ABOUT THIS TASK: Return each record shown below exactly, with none omitted.

Stored items:
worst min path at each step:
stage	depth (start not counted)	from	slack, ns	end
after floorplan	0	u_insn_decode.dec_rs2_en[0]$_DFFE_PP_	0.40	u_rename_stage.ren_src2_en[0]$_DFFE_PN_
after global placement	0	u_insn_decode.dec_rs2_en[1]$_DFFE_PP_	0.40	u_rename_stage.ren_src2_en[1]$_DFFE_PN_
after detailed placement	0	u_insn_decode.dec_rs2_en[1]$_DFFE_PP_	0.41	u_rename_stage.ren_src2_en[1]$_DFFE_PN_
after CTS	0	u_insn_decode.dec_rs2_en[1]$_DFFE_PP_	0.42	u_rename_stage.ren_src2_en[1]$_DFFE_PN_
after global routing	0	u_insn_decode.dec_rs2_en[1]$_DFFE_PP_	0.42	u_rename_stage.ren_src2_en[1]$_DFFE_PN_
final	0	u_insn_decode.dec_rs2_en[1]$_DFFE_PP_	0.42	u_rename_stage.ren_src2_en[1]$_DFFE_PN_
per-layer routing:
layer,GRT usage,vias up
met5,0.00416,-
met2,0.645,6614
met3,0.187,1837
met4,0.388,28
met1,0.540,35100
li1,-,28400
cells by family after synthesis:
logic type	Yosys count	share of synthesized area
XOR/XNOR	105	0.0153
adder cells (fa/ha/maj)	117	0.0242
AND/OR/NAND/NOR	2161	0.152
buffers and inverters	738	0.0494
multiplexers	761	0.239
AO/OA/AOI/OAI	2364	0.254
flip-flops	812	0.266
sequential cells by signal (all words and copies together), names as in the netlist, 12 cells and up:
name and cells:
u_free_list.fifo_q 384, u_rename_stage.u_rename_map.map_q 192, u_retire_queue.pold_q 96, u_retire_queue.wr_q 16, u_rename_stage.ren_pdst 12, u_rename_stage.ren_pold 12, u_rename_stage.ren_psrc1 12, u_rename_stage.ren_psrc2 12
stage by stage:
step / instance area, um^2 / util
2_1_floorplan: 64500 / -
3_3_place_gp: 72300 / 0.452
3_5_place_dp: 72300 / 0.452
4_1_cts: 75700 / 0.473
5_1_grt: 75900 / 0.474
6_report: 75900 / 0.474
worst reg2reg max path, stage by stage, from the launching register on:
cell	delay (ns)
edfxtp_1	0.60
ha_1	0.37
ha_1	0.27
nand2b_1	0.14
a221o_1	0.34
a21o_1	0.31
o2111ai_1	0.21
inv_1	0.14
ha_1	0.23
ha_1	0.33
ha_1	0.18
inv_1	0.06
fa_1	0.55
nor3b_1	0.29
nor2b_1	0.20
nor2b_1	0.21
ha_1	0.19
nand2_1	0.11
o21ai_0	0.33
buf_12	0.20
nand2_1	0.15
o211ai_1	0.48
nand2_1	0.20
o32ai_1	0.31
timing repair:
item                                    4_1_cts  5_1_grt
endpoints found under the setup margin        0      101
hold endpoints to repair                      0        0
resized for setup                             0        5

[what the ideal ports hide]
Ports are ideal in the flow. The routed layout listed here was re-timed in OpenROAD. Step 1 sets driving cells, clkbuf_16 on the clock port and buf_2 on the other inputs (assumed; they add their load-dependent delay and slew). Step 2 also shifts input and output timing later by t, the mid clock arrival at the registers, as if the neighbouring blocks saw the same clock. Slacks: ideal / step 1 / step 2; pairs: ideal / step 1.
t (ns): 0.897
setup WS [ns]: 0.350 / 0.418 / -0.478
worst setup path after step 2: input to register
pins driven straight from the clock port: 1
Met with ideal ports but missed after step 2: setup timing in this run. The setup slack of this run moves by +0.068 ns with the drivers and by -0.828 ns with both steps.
Context: an optimization exercise on an open-source flow, tuned for small area, a short achievable clock period and few clock cycles per item. The choices shown serve that exercise and are no tape-out recipe. The RTL was checked by simulation tests, not by an equivalence proof against the original design. No activity file was given, so power comes from the tool's default toggle rates.

`run.sh`:
```
#!/bin/bash
# synth_recipe.tcl (not shown) runs the flow's synth.tcl, then flattens the netlist and writes it again
# the make line also repeats each setting of config.mk as NAME=value (left out here)
make -C /OpenROAD-flow-scripts/flow DESIGN_CONFIG=/design/flow/config.mk WORK_HOME=/design/flow/orfs CLKGATE_MAP_FILE= SYNTH_SCRIPT=/design/flow/synth_recipe.tcl finish
```
`config.mk`:
```
export PLATFORM = sky130hd
export DESIGN_NAME = pwm_frame_parser
export DESIGN_NICKNAME = pwm_frame_parser
export VERILOG_FILES = /design/flow/design.v
export SDC_FILE = /design/flow/constraint.sdc
export NUM_CORES = 4
export LEC_CHECK = 0
export CAP_MARGIN = 20
export CORE_MARGIN = 2
export CORE_UTILIZATION = 40
export SLEW_MARGIN = 20
```
`constraint.sdc`:
```
create_clock -name core_clock -period 7.0 [get_ports {clock}]
set_input_delay 1.4000 -clock core_clock [delete_from_list [all_inputs] [get_ports {clock}]]
set_output_delay 1.4000 -clock core_clock [all_outputs]
set_load 0.01 [all_outputs]
```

PROBLEM SOLUTION:
worst min path at each step:
stage	depth (start not counted)	from	slack, ns	end
after floorplan	0	u_insn_decode.dec_rs2_en[0]$_DFFE_PP_	0.40	u_rename_stage.ren_src2_en[0]$_DFFE_PN_
after global placement	0	u_insn_decode.dec_rs2_en[1]$_DFFE_PP_	0.40	u_rename_stage.ren_src2_en[1]$_DFFE_PN_
after detailed placement	0	u_insn_decode.dec_rs2_en[1]$_DFFE_PP_	0.41	u_rename_stage.ren_src2_en[1]$_DFFE_PN_
after CTS	0	u_insn_decode.dec_rs2_en[1]$_DFFE_PP_	0.42	u_rename_stage.ren_src2_en[1]$_DFFE_PN_
after global routing	0	u_insn_decode.dec_rs2_en[1]$_DFFE_PP_	0.42	u_rename_stage.ren_src2_en[1]$_DFFE_PN_
final	0	u_insn_decode.dec_rs2_en[1]$_DFFE_PP_	0.42	u_rename_stage.ren_src2_en[1]$_DFFE_PN_
per-layer routing:
layer,GRT usage,vias up
met5,0.00416,-
met2,0.645,6614
met3,0.187,1837
met4,0.388,28
met1,0.540,35100
li1,-,28400
cells by family after synthesis:
logic type	Yosys count	share of synthesized area
XOR/XNOR	105	0.0153
adder cells (fa/ha/maj)	117	0.0242
AND/OR/NAND/NOR	2161	0.152
buffers and inverters	738	0.0494
multiplexers	761	0.239
AO/OA/AOI/OAI	2364	0.254
flip-flops	812	0.266
sequential cells by signal (all words and copies together), names as in the netlist, 12 cells and up:
name and cells:
u_free_list.fifo_q 384, u_rename_stage.u_rename_map.map_q 192, u_retire_queue.pold_q 96, u_retire_queue.wr_q 16, u_rename_stage.ren_pdst 12, u_rename_stage.ren_pold 12, u_rename_stage.ren_psrc1 12, u_rename_stage.ren_psrc2 12
stage by stage:
step / instance area, um^2 / util
2_1_floorplan: 64500 / -
3_3_place_gp: 72300 / 0.452
3_5_place_dp: 72300 / 0.452
4_1_cts: 75700 / 0.473
5_1_grt: 75900 / 0.474
6_report: 75900 / 0.474
worst reg2reg max path, stage by stage, from the launching register on:
cell	delay (ns)
edfxtp_1	0.60
ha_1	0.37
ha_1	0.27
nand2b_1	0.14
a221o_1	0.34
a21o_1	0.31
o2111ai_1	0.21
inv_1	0.14
ha_1	0.23
ha_1	0.33
ha_1	0.18
inv_1	0.06
fa_1	0.55
nor3b_1	0.29
nor2b_1	0.20
nor2b_1	0.21
ha_1	0.19
nand2_1	0.11
o21ai_0	0.33
buf_12	0.20
nand2_1	0.15
o211ai_1	0.48
nand2_1	0.20
o32ai_1	0.31
timing repair:
item                                    4_1_cts  5_1_grt
endpoints found under the setup margin        0      101
hold endpoints to repair                      0        0
resized for setup                             0        5

[what the ideal ports hide]
Ports are ideal in the flow. The routed layout listed here was re-timed in OpenROAD. Step 1 sets driving cells, clkbuf_16 on the clock port and buf_2 on the other inputs (assumed; they add their load-dependent delay and slew). Step 2 also shifts input and output timing later by t, the mid clock arrival at the registers, as if the neighbouring blocks saw the same clock. Slacks: ideal / step 1 / step 2; pairs: ideal / step 1.
t (ns): 0.897
setup WS [ns]: 0.350 / 0.418 / -0.478
worst setup path after step 2: input to register
pins driven straight from the clock port: 1
Met with ideal ports but missed after step 2: setup timing in this run. The setup slack of this run moves by +0.068 ns with the drivers and by -0.828 ns with both steps.
Context: an optimization exercise on an open-source flow, tuned for small area, a short achievable clock period and few clock cycles per item. The choices shown serve that exercise and are no tape-out recipe. The RTL was checked by simulation tests, not by an equivalence proof against the original design. No activity file was given, so power comes from the tool's default toggle rates.

`run.sh`:
```
#!/bin/bash
# synth_recipe.tcl (not shown) runs the flow's synth.tcl, then flattens the netlist and writes it again
# the make line also repeats each setting of config.mk as NAME=value (left out here)
make -C /OpenROAD-flow-scripts/flow DESIGN_CONFIG=/design/flow/config.mk WORK_HOME=/design/flow/orfs CLKGATE_MAP_FILE= SYNTH_SCRIPT=/design/flow/synth_recipe.tcl finish
```
`config.mk`:
```
export PLATFORM = sky130hd
export DESIGN_NAME = pwm_frame_parser
export DESIGN_NICKNAME = pwm_frame_parser
export VERILOG_FILES = /design/flow/design.v
export SDC_FILE = /design/flow/constraint.sdc
export NUM_CORES = 4
export LEC_CHECK = 0
export CAP_MARGIN = 20
export CORE_MARGIN = 2
export CORE_UTILIZATION = 40
export SLEW_MARGIN = 20
```
`constraint.sdc`:
```
create_clock -name core_clock -period 7.0 [get_ports {clock}]
set_input_delay 1.4000 -clock core_clock [delete_from_list [all_inputs] [get_ports {clock}]]
set_output_delay 1.4000 -clock core_clock [all_outputs]
set_load 0.01 [all_outputs]
```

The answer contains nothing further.